[Stored data]

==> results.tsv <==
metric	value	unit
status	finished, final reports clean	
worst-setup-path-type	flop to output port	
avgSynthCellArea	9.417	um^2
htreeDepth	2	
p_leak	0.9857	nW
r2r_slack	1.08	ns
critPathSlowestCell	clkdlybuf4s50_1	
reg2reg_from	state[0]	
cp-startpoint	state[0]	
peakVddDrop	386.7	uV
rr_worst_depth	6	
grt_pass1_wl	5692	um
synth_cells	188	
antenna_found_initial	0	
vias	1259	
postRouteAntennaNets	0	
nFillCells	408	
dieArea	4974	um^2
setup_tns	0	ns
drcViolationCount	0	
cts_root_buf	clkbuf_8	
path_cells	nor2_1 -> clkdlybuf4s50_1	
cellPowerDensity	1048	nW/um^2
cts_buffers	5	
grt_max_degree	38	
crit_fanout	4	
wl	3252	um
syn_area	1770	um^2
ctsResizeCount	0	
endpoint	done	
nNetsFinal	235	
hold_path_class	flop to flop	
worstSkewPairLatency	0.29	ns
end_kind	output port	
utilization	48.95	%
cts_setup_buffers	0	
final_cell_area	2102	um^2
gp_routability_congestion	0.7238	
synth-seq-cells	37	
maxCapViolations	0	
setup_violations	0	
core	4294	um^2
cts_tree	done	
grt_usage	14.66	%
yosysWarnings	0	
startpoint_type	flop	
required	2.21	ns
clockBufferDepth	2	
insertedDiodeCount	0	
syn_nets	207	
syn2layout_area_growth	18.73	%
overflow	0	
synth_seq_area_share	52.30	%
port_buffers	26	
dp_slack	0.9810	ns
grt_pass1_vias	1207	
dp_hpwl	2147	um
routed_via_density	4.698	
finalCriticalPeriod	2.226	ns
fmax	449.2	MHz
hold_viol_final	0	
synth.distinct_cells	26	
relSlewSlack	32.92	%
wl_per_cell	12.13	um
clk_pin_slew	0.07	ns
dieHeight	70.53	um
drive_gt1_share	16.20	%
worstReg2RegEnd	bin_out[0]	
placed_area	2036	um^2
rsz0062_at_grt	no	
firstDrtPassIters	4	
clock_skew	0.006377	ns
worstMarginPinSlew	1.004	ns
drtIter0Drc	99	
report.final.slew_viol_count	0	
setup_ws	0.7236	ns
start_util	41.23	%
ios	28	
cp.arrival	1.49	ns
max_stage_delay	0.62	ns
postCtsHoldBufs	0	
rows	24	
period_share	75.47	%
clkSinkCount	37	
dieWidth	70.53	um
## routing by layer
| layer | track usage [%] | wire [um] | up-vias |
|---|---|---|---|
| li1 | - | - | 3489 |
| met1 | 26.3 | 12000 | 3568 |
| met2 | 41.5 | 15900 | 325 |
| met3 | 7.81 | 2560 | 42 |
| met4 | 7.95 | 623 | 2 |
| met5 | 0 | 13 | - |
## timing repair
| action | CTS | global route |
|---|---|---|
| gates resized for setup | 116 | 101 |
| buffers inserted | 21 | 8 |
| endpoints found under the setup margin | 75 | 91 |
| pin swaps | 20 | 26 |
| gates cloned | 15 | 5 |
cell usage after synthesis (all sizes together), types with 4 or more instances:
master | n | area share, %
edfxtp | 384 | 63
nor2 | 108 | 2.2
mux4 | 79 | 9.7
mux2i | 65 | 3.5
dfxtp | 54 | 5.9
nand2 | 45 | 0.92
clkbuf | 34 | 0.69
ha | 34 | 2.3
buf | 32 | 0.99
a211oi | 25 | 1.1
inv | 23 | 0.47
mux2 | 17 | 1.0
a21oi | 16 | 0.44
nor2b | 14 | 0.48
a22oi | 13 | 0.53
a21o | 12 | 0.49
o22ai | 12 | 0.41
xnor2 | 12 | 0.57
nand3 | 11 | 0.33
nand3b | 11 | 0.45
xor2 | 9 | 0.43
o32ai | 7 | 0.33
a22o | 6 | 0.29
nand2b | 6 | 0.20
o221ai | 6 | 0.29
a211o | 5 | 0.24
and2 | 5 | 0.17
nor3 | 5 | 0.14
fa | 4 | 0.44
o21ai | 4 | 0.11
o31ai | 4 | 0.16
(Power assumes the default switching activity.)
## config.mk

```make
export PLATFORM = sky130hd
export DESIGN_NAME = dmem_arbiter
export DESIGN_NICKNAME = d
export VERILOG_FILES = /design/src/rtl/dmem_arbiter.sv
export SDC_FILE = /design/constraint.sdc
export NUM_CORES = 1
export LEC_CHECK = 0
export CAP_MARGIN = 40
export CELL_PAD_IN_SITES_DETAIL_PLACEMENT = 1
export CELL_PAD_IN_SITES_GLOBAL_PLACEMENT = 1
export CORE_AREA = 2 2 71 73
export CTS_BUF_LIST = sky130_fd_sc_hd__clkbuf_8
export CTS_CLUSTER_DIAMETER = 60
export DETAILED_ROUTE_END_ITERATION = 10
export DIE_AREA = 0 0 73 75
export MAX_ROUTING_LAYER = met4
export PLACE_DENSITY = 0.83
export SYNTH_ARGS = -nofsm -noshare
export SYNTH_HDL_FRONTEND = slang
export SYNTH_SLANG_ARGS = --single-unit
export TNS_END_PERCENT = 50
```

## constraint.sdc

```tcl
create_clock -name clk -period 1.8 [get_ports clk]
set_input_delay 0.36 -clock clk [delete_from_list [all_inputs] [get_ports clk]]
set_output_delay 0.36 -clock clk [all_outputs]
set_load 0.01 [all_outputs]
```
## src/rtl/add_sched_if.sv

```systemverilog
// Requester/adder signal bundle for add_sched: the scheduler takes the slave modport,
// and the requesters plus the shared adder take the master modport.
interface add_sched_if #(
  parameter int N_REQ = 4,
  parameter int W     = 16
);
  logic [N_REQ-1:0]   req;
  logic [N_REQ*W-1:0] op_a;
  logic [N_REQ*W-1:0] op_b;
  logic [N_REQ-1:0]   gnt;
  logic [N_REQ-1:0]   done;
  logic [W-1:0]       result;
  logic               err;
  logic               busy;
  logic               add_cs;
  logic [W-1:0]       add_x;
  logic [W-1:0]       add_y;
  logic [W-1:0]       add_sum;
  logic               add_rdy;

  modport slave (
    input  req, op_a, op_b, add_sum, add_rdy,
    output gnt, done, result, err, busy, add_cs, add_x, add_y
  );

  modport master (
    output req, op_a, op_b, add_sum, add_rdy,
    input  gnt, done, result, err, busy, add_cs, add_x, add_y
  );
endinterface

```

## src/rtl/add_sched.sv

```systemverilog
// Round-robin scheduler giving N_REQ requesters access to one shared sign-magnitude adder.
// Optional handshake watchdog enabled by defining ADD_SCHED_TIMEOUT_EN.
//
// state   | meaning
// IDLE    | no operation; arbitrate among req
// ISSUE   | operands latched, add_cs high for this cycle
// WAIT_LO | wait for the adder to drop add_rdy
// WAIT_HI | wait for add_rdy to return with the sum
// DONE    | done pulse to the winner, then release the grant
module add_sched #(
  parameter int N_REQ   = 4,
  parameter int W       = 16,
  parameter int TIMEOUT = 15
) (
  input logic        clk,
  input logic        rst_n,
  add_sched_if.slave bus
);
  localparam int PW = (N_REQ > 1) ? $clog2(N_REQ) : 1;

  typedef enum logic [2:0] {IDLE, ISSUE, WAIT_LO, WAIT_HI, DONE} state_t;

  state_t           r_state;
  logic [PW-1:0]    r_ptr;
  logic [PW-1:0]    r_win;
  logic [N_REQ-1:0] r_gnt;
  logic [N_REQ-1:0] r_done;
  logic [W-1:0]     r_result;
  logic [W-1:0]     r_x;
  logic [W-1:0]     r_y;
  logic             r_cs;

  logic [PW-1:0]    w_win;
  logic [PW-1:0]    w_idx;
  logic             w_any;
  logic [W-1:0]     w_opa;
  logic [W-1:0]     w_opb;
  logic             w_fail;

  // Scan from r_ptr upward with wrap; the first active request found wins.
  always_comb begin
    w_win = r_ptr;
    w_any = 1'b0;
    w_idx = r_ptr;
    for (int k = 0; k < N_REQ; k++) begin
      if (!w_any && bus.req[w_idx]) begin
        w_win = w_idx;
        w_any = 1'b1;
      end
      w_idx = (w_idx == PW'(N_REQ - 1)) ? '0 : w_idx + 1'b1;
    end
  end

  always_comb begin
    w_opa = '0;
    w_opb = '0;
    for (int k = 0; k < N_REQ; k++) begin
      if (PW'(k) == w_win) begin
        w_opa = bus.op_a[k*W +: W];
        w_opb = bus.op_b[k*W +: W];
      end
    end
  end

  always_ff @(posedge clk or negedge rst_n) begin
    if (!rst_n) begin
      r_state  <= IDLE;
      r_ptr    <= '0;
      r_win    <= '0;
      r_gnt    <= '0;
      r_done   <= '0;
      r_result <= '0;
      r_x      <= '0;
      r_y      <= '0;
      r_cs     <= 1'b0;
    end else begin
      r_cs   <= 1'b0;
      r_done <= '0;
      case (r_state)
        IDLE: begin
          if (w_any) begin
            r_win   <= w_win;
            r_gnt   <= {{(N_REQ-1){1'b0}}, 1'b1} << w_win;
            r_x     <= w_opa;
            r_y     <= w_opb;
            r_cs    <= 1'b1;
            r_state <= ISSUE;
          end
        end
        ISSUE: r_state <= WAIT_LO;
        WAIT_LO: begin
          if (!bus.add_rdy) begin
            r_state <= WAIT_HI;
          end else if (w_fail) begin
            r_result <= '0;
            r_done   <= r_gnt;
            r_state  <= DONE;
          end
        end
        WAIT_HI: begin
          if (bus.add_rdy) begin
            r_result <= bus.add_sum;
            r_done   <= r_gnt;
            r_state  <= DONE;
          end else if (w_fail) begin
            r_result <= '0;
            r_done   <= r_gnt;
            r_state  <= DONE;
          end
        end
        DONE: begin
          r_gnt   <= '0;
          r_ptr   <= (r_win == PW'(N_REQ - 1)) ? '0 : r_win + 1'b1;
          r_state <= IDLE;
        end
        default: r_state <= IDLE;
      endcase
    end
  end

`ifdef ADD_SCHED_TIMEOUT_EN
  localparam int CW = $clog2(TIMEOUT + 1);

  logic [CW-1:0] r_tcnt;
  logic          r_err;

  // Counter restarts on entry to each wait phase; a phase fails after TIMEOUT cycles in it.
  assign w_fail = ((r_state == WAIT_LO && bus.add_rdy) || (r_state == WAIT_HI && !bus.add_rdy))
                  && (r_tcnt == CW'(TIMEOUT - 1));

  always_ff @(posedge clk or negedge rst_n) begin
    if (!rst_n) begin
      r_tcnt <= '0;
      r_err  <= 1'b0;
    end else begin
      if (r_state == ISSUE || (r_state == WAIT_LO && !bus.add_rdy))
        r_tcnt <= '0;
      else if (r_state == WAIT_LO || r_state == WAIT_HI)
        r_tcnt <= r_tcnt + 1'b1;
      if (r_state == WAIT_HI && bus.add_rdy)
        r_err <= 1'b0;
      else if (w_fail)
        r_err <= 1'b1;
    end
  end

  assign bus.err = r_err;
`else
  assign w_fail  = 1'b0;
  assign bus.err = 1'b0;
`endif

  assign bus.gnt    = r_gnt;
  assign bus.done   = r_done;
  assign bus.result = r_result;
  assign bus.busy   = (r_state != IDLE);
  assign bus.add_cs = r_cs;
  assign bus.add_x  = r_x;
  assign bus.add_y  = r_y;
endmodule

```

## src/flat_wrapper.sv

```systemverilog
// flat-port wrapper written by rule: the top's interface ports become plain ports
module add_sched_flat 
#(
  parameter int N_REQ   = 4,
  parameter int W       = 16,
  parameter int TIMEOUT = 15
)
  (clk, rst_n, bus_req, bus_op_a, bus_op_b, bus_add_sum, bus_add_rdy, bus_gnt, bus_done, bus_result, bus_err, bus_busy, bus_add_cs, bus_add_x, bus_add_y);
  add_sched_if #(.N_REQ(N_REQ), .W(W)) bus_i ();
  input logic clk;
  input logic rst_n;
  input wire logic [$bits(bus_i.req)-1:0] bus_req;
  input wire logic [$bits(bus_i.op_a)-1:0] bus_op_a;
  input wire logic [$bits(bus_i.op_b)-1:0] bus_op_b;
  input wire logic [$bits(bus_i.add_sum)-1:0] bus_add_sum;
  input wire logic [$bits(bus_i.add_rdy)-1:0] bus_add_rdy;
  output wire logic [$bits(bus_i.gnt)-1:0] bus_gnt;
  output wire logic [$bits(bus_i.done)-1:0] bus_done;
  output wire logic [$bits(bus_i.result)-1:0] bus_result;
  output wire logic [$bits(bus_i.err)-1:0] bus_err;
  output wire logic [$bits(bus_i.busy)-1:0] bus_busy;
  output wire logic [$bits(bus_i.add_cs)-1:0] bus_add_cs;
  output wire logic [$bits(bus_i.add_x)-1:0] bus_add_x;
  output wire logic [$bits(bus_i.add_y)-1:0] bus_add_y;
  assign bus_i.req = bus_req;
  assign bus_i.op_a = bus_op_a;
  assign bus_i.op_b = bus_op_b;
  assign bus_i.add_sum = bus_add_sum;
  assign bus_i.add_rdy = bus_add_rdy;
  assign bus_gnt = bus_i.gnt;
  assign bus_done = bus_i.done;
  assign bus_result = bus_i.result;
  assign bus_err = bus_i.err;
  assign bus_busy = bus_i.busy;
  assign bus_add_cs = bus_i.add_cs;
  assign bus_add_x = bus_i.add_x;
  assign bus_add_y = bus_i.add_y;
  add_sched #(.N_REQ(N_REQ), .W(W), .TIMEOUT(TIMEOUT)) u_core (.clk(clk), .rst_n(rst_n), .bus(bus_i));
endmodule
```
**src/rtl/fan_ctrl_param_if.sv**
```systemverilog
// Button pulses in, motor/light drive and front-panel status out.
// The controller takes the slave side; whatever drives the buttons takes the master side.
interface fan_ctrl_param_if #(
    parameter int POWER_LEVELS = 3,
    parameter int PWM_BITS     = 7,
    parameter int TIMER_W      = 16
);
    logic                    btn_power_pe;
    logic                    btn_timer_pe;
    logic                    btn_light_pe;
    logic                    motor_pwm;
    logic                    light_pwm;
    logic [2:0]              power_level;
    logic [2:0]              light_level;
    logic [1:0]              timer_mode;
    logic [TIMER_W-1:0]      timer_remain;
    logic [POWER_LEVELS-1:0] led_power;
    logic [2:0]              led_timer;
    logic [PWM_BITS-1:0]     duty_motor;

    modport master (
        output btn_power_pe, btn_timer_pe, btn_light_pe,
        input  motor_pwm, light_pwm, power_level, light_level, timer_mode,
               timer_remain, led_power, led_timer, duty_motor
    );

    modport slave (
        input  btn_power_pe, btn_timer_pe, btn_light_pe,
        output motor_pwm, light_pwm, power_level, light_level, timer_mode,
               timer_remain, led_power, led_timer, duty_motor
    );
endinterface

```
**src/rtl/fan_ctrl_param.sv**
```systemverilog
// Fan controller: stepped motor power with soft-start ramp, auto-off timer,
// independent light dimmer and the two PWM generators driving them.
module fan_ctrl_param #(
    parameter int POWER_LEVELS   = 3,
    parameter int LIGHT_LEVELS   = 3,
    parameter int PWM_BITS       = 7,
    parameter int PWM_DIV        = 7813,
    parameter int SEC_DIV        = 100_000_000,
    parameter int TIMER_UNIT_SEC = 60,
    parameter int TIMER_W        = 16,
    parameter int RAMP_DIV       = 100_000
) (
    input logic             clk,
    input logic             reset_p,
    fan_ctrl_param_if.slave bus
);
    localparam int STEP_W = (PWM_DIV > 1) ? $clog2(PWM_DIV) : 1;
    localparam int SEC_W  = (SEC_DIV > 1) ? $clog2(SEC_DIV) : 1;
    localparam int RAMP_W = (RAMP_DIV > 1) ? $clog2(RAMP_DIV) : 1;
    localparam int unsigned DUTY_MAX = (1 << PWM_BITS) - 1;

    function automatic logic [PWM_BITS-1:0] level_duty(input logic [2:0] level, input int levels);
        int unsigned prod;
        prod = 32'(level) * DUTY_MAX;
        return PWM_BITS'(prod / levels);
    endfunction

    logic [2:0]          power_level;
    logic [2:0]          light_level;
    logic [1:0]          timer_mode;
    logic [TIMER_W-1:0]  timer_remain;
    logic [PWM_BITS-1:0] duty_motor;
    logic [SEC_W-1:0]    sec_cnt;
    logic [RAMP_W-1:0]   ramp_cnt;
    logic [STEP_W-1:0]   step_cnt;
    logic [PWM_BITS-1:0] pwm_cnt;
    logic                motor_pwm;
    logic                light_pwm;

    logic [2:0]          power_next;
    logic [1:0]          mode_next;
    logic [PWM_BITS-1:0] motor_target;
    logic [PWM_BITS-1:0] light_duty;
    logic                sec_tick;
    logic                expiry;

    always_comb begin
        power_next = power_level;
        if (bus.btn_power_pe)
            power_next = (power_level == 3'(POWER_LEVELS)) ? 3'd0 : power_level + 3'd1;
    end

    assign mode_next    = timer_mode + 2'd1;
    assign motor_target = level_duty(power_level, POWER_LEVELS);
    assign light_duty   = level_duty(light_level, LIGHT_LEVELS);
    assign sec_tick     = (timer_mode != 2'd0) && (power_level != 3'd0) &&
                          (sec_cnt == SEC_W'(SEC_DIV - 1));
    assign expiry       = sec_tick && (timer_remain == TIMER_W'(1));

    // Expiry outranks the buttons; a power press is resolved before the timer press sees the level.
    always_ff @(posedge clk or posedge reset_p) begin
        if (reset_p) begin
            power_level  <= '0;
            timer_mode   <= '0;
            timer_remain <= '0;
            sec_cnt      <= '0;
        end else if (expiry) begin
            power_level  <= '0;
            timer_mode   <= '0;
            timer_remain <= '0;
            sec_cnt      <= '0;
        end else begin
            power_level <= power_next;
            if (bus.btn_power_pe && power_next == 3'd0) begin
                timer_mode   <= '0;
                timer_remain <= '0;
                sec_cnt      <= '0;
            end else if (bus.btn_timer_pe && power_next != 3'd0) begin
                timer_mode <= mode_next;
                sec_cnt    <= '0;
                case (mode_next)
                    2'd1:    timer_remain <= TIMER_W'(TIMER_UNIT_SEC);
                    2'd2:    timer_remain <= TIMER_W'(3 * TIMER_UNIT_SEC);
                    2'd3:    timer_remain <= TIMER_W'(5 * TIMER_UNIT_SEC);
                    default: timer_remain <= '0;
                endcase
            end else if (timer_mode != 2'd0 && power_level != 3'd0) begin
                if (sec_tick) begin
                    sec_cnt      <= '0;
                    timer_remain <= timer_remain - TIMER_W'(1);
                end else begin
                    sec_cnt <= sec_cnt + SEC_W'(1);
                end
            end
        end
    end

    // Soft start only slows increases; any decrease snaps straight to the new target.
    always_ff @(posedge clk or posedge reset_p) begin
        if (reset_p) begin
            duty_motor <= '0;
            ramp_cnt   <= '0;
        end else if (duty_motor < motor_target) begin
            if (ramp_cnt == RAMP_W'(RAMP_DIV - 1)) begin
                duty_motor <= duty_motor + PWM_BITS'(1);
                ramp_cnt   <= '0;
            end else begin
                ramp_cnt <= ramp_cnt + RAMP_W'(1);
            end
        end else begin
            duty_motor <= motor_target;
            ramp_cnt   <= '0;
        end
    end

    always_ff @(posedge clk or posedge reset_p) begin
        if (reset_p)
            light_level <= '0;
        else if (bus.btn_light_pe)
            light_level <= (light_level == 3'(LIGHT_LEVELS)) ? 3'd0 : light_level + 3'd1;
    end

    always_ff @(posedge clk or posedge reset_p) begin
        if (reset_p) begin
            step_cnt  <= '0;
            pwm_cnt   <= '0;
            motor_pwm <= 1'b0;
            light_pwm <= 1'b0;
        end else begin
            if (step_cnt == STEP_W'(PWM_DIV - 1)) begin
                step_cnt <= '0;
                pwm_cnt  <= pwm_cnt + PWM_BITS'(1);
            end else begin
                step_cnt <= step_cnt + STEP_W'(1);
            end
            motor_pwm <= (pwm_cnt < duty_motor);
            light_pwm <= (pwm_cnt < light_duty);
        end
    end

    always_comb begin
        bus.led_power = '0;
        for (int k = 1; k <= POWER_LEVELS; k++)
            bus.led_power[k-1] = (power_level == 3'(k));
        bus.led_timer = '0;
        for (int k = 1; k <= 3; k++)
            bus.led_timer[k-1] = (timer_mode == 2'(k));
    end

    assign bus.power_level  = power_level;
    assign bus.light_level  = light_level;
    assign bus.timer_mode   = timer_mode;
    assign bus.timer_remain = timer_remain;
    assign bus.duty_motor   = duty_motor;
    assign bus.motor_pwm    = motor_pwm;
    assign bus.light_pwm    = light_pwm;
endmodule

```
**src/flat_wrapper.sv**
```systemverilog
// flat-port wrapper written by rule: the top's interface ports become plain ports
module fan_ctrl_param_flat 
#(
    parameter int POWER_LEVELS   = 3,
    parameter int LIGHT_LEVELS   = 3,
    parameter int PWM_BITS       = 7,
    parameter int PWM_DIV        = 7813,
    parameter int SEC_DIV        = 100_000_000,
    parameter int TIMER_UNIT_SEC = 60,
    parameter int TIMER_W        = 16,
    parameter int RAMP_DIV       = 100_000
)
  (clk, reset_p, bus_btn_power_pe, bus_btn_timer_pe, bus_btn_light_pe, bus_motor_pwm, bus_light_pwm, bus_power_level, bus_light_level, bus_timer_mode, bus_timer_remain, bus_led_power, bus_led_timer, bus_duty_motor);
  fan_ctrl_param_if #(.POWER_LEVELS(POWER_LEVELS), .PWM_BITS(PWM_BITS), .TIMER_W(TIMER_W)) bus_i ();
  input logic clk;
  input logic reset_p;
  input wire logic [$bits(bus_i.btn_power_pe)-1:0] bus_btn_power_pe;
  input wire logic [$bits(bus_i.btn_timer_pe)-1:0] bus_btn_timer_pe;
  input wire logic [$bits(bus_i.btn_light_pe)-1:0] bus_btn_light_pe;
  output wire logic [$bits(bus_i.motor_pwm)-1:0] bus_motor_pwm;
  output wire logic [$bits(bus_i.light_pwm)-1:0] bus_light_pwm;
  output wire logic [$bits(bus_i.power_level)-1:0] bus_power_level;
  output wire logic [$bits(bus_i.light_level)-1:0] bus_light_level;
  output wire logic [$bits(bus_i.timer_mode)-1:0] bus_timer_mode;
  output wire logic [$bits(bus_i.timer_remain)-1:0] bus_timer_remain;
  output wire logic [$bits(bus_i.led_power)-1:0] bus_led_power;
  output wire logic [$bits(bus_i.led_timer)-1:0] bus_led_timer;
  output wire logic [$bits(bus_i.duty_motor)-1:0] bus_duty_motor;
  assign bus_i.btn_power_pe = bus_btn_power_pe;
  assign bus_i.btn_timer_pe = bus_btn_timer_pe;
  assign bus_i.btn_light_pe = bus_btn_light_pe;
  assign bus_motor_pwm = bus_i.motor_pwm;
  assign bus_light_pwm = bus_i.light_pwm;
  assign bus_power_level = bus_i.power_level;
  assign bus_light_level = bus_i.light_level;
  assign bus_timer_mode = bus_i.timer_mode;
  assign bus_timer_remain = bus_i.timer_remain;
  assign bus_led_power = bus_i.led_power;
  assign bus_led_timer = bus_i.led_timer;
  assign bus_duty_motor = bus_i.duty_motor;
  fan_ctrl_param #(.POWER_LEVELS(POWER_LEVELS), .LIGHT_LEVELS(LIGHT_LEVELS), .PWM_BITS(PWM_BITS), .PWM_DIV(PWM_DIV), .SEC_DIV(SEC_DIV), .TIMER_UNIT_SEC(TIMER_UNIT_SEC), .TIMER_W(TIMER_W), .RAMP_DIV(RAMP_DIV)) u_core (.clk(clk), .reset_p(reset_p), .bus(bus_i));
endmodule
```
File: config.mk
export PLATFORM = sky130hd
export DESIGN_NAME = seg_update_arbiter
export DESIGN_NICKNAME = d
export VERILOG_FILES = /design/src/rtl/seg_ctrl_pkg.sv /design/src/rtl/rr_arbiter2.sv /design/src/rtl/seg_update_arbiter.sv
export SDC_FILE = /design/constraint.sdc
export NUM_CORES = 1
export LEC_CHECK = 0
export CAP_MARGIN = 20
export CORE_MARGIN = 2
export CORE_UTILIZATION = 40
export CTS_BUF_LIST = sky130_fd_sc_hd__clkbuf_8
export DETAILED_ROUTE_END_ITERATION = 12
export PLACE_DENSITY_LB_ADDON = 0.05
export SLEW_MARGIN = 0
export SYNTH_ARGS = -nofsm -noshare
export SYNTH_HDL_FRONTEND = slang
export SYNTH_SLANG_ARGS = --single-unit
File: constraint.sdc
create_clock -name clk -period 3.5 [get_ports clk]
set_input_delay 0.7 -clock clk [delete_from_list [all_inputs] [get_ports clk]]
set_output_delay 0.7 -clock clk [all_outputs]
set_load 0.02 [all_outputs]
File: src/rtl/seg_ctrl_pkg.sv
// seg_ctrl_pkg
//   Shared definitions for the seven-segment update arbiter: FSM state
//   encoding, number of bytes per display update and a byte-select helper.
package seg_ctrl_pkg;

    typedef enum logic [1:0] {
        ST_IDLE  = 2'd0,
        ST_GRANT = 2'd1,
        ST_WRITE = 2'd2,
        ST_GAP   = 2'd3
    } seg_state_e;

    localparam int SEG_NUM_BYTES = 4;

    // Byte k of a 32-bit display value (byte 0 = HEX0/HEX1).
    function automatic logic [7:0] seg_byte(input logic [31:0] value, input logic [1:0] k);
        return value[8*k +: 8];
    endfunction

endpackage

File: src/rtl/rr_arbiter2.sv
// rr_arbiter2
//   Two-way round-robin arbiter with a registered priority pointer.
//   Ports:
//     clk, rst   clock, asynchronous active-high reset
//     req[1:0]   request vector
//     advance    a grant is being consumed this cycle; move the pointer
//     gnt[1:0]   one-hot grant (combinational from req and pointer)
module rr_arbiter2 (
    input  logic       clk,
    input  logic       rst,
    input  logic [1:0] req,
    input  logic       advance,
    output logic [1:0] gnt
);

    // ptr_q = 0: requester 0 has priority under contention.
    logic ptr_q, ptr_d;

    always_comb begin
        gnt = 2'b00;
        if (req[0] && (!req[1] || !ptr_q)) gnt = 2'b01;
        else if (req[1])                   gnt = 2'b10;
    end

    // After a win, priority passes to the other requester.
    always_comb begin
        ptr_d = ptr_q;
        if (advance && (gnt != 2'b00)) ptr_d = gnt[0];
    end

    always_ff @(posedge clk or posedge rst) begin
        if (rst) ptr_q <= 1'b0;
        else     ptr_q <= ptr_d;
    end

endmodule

--

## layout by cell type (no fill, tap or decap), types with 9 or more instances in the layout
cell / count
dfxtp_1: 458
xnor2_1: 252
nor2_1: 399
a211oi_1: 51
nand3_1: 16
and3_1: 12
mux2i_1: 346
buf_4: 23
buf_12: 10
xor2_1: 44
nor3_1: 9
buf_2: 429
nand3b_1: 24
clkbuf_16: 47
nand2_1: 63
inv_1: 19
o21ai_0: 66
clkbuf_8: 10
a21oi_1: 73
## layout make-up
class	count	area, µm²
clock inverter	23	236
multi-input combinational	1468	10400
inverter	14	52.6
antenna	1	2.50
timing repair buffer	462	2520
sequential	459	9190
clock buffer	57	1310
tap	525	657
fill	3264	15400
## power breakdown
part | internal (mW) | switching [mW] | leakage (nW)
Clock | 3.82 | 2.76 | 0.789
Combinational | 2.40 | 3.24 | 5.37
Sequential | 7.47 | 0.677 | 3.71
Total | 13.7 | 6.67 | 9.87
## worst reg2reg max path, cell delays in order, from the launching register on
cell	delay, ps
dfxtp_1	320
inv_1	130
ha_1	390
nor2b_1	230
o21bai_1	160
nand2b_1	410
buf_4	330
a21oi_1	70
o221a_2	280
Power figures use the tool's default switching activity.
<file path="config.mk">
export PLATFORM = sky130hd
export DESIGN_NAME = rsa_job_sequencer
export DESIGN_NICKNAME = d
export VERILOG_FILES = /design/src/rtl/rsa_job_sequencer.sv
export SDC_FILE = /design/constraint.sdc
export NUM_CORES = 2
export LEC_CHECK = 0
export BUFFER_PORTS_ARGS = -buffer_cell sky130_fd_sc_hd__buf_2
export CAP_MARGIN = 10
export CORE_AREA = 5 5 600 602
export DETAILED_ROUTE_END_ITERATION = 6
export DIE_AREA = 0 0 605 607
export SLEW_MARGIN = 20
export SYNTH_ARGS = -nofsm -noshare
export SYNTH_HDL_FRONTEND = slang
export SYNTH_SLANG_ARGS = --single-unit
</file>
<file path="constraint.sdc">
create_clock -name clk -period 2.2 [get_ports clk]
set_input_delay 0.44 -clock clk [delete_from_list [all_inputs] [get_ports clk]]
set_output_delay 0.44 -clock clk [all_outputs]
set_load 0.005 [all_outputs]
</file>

## Task description
From the records above, quote only the lines running from the line with "a211oi_1: 51" to the line with "part | internal", both lines included.

## Answer section
a211oi_1: 51
nand3_1: 16
and3_1: 12
mux2i_1: 346
buf_4: 23
buf_12: 10
xor2_1: 44
nor3_1: 9
buf_2: 429
nand3b_1: 24
clkbuf_16: 47
nand2_1: 63
inv_1: 19
o21ai_0: 66
clkbuf_8: 10
a21oi_1: 73
## layout make-up
class	count	area, µm²
clock inverter	23	236
multi-input combinational	1468	10400
inverter	14	52.6
antenna	1	2.50
timing repair buffer	462	2520
sequential	459	9190
clock buffer	57	1310
tap	525	657
fill	3264	15400
## power breakdown
part | internal (mW) | switching [mW] | leakage (nW)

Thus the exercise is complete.